- Developer(s): Microsoft
- Included with: Windows 10 Anniversary Update and newer
- Type: Pen computing tools

= Windows Ink =

Pen computing software suite in Windows 10

Windows Ink is a software suite in Windows 10 that contains applications and features oriented towards pen computing, and was introduced in Windows 10 Anniversary Update.

The suite includes Sticky Notes, Sketchpad, and Screen sketch applications. On a Tablet PC that supports pen input, the Windows Ink Workspace icon in the taskbar is enabled by default, otherwise, it can be enabled manually by the user.

==Applications==
The Windows Ink Workspace menu contains links to (from top to bottom):
1. Sticky Notes
2. Sketchpad
3. Screen sketch
4. Recently used (applications)
5. Suggested (applications available on Windows Store)

===Sketchpad===
Described as being "a simple blank canvas where you can quickly and easily draw an idea, doodle, create, and solve problems", it is a place where the user can sketch out whatever comes to their mind without launching a full blown drawing program such as SketchBook or Clip Studio Paint. It includes a small subset of features from full-blown drawing programs, such as a digital ruler, and pen options. When it is first run, it loads an image of an unfinished landscape. Own sketches can be saved as images. However, it is not possible to open and re-load a previously saved sketch.

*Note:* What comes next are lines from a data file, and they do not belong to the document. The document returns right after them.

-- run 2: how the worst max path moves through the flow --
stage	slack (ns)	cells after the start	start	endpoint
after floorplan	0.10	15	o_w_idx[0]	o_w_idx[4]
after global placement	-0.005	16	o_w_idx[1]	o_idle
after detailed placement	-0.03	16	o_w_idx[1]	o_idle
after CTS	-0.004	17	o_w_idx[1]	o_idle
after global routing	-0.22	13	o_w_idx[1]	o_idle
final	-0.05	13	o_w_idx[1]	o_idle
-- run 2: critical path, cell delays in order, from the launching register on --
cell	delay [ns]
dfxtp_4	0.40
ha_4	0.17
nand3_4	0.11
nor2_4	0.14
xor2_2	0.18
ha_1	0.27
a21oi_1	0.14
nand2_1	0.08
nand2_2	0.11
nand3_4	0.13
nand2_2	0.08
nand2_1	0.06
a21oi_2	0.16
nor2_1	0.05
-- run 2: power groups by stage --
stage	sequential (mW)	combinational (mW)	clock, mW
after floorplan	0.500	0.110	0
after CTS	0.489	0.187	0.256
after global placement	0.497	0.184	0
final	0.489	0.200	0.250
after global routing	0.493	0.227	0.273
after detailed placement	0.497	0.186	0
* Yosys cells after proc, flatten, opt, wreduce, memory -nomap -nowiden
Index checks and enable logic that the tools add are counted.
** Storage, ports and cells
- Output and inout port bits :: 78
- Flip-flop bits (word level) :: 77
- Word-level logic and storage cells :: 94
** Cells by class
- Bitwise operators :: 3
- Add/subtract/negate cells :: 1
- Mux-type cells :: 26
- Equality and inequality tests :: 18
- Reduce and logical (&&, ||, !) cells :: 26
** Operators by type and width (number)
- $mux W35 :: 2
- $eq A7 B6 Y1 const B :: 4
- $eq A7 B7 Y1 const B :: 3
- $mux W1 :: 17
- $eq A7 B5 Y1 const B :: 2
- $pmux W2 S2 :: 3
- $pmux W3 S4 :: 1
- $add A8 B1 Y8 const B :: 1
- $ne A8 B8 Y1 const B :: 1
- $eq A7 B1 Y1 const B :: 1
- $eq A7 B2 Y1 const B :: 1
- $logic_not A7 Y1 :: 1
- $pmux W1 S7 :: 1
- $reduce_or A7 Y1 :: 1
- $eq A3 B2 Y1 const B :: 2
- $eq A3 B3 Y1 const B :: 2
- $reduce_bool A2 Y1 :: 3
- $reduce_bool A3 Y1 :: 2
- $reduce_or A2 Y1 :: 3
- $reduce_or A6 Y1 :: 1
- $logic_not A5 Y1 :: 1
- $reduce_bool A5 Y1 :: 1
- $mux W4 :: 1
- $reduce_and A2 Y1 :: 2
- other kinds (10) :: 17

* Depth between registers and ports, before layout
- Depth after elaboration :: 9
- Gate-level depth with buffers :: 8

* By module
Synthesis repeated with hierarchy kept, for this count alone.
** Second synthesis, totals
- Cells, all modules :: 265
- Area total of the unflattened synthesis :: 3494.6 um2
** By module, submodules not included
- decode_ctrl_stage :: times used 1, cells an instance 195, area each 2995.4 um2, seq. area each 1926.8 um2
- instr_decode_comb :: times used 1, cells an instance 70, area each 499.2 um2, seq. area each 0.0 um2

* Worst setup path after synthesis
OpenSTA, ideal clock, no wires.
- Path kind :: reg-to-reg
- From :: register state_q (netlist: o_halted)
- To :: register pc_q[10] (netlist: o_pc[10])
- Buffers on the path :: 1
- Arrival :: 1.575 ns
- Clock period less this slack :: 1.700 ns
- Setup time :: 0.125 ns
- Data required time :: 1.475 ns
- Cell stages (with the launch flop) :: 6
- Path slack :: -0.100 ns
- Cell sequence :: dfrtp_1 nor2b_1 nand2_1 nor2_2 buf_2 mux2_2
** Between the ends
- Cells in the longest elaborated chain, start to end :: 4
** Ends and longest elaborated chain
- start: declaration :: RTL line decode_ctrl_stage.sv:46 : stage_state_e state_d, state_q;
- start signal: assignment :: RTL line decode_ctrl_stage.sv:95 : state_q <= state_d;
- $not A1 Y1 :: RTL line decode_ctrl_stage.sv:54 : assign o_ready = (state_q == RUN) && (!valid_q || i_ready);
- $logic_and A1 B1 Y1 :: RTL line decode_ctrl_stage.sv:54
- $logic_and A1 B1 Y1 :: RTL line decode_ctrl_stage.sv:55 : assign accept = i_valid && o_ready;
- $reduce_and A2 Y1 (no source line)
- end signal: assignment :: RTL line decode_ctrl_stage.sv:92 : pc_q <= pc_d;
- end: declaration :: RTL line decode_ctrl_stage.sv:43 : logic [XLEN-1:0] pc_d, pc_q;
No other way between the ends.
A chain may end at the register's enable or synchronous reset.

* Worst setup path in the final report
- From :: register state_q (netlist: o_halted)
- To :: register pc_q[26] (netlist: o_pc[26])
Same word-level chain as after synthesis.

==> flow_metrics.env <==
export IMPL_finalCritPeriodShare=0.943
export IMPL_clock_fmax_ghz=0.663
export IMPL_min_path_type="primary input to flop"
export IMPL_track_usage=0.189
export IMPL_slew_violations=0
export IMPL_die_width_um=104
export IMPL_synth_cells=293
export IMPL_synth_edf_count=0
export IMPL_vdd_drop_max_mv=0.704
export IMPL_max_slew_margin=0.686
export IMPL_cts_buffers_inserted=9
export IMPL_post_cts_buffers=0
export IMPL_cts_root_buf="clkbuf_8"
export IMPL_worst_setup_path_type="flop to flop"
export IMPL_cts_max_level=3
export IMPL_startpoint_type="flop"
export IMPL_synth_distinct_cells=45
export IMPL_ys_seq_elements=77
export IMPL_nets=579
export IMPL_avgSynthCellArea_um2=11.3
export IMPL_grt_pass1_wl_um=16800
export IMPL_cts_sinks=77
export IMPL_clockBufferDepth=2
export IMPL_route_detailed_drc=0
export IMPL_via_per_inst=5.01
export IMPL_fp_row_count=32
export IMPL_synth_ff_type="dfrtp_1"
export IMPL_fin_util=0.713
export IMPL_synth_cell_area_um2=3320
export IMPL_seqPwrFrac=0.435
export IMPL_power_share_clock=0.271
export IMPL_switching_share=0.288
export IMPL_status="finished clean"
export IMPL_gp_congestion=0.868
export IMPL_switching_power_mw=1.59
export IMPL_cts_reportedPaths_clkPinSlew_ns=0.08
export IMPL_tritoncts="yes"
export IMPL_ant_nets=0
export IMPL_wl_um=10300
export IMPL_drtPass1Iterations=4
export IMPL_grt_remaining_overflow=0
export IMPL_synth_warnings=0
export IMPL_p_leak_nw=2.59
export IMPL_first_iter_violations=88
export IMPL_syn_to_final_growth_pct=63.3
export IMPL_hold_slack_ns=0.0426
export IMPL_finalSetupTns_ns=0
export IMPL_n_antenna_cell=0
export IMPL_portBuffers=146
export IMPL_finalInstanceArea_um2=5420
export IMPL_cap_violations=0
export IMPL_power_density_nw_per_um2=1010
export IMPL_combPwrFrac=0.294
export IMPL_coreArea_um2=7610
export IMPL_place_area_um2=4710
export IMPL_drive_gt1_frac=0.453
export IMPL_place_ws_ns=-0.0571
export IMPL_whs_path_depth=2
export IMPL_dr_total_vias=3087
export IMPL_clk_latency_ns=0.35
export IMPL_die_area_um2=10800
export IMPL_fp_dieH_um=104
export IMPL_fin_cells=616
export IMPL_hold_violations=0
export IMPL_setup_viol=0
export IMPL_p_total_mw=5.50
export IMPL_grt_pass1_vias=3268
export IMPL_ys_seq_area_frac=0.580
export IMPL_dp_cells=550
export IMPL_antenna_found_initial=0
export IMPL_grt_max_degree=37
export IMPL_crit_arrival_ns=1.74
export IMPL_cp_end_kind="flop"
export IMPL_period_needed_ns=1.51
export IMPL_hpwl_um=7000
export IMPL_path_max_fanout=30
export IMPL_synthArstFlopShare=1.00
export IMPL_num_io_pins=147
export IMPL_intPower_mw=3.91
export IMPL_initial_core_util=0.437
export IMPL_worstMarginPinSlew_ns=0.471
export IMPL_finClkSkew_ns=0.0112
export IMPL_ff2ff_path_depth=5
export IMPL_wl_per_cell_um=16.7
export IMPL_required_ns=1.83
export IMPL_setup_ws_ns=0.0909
--- src/rtl/note_display_pkg.sv ---
// Shared constants and FSM encoding for the note display path
// (note-name lookup, text renderer, frame-buffer writer).
package note_display_pkg;

  localparam int unsigned NUM_CHARS   = 5;
  localparam int unsigned CHAR_ADDR_W = 9;
  localparam int unsigned GLYPH_W     = 8;
  localparam int unsigned GLYPH_H     = 8;
  localparam int unsigned NOTE_ADDR_W = NUM_CHARS * CHAR_ADDR_W;

  localparam int unsigned CHAR_IDX_W  = 3;
  localparam int unsigned ROW_W       = 3;
  localparam int unsigned BIT_W       = 3;
  localparam int unsigned PIX_X_W     = CHAR_IDX_W + BIT_W;

  localparam logic [CHAR_ADDR_W-1:0] CHAR_BLANK_ADDR = 9'd256;

  typedef enum logic [2:0] {
    ST_IDLE  = 3'd0,
    ST_FETCH = 3'd1,
    ST_WAIT  = 3'd2,
    ST_SHIFT = 3'd3,
    ST_DONE  = 3'd4
  } render_state_e;

  // Base address of character idx; char0 sits in the most significant field.
  function automatic logic [CHAR_ADDR_W-1:0] char_field(
    input logic [NOTE_ADDR_W-1:0] word,
    input logic [CHAR_IDX_W-1:0]  idx
  );
    logic [CHAR_ADDR_W-1:0] f;
    f = '0;
    for (int unsigned i = 0; i < NUM_CHARS; i++) begin
      if (idx == CHAR_IDX_W'(i)) f = word[(NUM_CHARS-1-i)*CHAR_ADDR_W +: CHAR_ADDR_W];
    end
    return f;
  endfunction

endpackage

--- src/rtl/note_text_renderer_glyph_shifter.sv ---
// Glyph row shift register: loads one font-ROM row, shifts MSB-first on
// each accepted pixel and tracks the bit position within the row.
module glyph_shifter
  import note_display_pkg::*;
(
  input  logic               clk,
  input  logic               reset_n,
  input  logic               load_i,
  input  logic [GLYPH_W-1:0] data_i,
  input  logic               shift_i,
  output logic               msb_o,
  output logic [BIT_W-1:0]   bit_o,
  output logic               last_bit_o
);

  logic [GLYPH_W-1:0] data_q;
  logic [BIT_W-1:0]   bit_q;

  always_ff @(posedge clk or negedge reset_n) begin
    if (!reset_n) begin
      data_q <= '0;
      bit_q  <= '0;
    end else if (load_i) begin
      data_q <= data_i;
      bit_q  <= '0;
    end else if (shift_i) begin
      data_q <= {data_q[GLYPH_W-2:0], 1'b0};
      bit_q  <= bit_q + 1'b1;
    end
  end

  assign msb_o      = data_q[GLYPH_W-1];
  assign bit_o      = bit_q;
  assign last_bit_o = (bit_q == BIT_W'(GLYPH_W-1));

endmodule
File: config.mk
export PLATFORM = sky130hd
export DESIGN_NAME = rom_fetch_ctrl
export DESIGN_NICKNAME = d
export VERILOG_FILES = /design/src/rtl/rom_fetch_ctrl.sv
export SDC_FILE = /design/constraint.sdc
export NUM_CORES = 1
export LEC_CHECK = 0
export ABC_AREA = 1
export BUFFER_PORTS_ARGS = -buffer_cell sky130_fd_sc_hd__clkbuf_2
export CAP_MARGIN = 30
export CORE_ASPECT_RATIO = 2
export CORE_MARGIN = 1.5
export CORE_UTILIZATION = 44
export CTS_CLUSTER_SIZE = 14
export DETAILED_ROUTE_END_ITERATION = 16
export GPL_TIMING_DRIVEN = 0
export HOLD_SLACK_MARGIN = 0.05
export PLACE_DENSITY = 0.75
export SETUP_SLACK_MARGIN = 0.15
export SYNTH_ARGS = -nofsm -noshare
export SYNTH_HDL_FRONTEND = slang
export SYNTH_SLANG_ARGS = --single-unit
File: constraint.sdc
create_clock -name clk -period 4.9 [get_ports clk]
set_input_delay 0.735 -clock clk [delete_from_list [all_inputs] [get_ports clk]]
set_output_delay 0.735 -clock clk [all_outputs]
set_load 0.005 [all_outputs]
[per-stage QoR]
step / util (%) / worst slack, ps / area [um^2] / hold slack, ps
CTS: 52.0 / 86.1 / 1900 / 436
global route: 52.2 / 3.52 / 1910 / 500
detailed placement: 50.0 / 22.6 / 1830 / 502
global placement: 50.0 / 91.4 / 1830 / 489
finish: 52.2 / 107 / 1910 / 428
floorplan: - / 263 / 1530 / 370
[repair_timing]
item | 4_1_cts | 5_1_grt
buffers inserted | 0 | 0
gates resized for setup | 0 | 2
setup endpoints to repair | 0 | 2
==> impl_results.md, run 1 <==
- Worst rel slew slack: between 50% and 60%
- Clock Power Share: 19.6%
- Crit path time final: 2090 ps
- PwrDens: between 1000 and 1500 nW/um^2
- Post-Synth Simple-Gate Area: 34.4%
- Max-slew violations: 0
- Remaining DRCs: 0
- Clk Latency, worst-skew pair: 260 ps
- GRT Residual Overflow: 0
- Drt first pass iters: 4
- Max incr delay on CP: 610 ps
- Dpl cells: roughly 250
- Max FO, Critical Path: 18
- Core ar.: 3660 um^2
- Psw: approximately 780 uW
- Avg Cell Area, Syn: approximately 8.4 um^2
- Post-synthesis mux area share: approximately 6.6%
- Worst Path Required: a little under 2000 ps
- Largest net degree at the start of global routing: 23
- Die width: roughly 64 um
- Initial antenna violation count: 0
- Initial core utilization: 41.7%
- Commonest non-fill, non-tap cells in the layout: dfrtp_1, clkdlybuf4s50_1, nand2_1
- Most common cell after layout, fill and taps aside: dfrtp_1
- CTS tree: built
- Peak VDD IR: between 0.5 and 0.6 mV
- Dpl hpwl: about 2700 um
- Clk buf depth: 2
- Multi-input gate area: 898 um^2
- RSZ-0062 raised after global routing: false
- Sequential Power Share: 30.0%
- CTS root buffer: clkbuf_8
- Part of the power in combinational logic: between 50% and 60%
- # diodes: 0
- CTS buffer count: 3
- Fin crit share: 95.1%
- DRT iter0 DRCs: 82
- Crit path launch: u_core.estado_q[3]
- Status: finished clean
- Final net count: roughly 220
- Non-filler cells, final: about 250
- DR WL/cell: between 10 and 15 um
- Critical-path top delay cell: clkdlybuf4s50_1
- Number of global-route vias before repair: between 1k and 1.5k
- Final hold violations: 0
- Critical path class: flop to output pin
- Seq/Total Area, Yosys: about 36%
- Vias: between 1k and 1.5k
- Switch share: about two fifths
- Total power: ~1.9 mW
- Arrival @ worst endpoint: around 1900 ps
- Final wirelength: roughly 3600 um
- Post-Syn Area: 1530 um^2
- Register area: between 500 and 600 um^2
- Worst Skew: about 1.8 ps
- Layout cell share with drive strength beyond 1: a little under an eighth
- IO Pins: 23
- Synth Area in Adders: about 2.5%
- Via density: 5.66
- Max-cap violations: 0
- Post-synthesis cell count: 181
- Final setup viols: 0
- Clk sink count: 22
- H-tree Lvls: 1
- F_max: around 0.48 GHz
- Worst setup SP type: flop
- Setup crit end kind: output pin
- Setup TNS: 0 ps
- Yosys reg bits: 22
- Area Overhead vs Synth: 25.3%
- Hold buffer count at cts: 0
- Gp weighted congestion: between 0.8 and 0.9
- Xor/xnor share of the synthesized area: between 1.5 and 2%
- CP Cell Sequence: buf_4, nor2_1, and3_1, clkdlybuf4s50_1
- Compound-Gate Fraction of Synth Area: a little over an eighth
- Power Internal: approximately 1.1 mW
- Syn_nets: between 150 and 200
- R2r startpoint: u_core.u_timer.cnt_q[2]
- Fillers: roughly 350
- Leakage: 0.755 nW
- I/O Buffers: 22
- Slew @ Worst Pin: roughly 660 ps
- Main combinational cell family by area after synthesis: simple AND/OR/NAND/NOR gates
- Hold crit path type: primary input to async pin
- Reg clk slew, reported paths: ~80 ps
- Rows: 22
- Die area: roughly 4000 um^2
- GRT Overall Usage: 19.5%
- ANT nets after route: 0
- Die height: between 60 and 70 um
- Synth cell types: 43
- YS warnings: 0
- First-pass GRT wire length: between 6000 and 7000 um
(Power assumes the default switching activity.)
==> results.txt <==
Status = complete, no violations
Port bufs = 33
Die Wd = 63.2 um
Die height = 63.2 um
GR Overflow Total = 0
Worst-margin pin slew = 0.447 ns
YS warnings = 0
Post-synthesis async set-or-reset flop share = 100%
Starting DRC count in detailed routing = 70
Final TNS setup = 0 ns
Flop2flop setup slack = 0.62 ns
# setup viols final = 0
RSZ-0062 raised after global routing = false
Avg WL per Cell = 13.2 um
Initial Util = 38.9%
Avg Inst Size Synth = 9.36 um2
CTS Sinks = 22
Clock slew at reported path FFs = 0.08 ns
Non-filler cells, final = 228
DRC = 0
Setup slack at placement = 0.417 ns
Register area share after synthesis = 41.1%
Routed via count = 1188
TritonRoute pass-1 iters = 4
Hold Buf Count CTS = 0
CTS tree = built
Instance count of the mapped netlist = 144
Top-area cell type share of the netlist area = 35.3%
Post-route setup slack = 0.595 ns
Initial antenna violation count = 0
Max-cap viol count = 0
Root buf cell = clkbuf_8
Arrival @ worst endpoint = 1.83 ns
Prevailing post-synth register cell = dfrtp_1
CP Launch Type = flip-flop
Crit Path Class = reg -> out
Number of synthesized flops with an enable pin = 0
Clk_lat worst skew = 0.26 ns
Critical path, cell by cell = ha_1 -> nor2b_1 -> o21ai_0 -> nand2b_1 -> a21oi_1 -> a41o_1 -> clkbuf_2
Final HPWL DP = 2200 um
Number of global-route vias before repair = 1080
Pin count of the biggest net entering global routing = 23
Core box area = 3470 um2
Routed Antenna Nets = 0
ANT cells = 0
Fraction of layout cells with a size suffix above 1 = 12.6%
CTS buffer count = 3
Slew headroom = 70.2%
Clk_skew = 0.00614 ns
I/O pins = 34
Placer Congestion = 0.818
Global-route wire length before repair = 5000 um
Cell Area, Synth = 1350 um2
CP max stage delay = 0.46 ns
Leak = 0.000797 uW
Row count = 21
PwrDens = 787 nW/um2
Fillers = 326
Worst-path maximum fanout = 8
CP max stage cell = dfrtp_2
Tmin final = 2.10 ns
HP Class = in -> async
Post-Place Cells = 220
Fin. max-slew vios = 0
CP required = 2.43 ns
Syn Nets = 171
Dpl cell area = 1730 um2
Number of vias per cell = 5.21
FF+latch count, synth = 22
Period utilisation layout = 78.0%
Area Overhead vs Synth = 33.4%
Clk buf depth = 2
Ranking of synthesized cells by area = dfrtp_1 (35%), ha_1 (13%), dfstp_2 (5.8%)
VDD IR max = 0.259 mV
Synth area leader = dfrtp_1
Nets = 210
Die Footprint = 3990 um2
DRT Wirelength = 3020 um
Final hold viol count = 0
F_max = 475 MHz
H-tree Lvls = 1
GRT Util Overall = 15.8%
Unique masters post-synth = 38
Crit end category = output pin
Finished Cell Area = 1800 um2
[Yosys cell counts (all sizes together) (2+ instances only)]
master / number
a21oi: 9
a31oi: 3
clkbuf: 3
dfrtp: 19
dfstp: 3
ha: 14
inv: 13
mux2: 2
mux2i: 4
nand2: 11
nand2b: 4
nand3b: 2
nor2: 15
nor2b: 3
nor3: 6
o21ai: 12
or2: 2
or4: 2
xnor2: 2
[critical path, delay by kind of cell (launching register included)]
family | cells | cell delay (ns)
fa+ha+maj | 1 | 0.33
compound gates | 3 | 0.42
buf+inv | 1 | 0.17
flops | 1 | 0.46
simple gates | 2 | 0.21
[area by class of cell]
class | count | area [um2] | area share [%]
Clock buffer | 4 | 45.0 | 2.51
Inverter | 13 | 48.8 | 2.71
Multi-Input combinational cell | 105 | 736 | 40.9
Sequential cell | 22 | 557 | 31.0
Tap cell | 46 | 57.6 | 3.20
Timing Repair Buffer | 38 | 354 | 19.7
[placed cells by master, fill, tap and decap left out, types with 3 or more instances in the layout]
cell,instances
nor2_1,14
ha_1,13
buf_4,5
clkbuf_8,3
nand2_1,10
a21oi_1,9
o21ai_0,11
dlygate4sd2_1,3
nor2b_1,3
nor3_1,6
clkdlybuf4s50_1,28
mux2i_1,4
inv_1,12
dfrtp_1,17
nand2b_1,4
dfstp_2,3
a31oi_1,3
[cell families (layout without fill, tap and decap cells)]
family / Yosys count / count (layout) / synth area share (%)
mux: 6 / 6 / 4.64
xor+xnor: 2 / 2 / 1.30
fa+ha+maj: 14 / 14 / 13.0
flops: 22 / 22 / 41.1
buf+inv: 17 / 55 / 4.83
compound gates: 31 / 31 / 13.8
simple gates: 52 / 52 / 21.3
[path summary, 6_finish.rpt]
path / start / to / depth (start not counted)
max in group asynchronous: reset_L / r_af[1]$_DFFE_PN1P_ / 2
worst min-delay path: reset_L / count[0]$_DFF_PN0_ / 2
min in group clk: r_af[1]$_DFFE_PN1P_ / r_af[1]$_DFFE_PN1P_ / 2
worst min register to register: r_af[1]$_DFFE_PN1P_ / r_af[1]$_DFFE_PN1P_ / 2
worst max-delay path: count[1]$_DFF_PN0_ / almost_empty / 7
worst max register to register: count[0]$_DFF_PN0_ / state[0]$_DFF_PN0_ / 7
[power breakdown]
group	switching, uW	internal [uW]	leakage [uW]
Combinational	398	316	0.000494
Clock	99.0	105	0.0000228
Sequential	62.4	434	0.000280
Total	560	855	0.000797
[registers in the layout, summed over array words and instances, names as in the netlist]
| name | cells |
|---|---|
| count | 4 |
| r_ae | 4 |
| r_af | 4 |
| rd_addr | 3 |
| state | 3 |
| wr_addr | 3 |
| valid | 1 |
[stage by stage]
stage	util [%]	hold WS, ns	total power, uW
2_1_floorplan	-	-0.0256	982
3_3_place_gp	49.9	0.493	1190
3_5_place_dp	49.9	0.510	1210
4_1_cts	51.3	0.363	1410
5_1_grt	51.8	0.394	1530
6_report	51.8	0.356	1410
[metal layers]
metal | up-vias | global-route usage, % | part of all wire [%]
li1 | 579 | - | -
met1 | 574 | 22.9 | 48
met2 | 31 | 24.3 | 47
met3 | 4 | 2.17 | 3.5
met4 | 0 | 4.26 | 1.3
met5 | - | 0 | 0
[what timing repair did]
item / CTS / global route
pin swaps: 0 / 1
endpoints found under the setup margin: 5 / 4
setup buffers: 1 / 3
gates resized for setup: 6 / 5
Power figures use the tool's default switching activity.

===Snip & Sketch (Screen sketch)===
When the user opens the Windows Ink Workspace menu, a screenshot is taken of the screen and shown as the preview for the "Snip & Sketch" item in the menu. When the user taps it, they can draw over that screenshot using the same controls from the aforementioned Sketchpad. This feature is similar to the "Screen write" feature of Samsung Galaxy Note devices.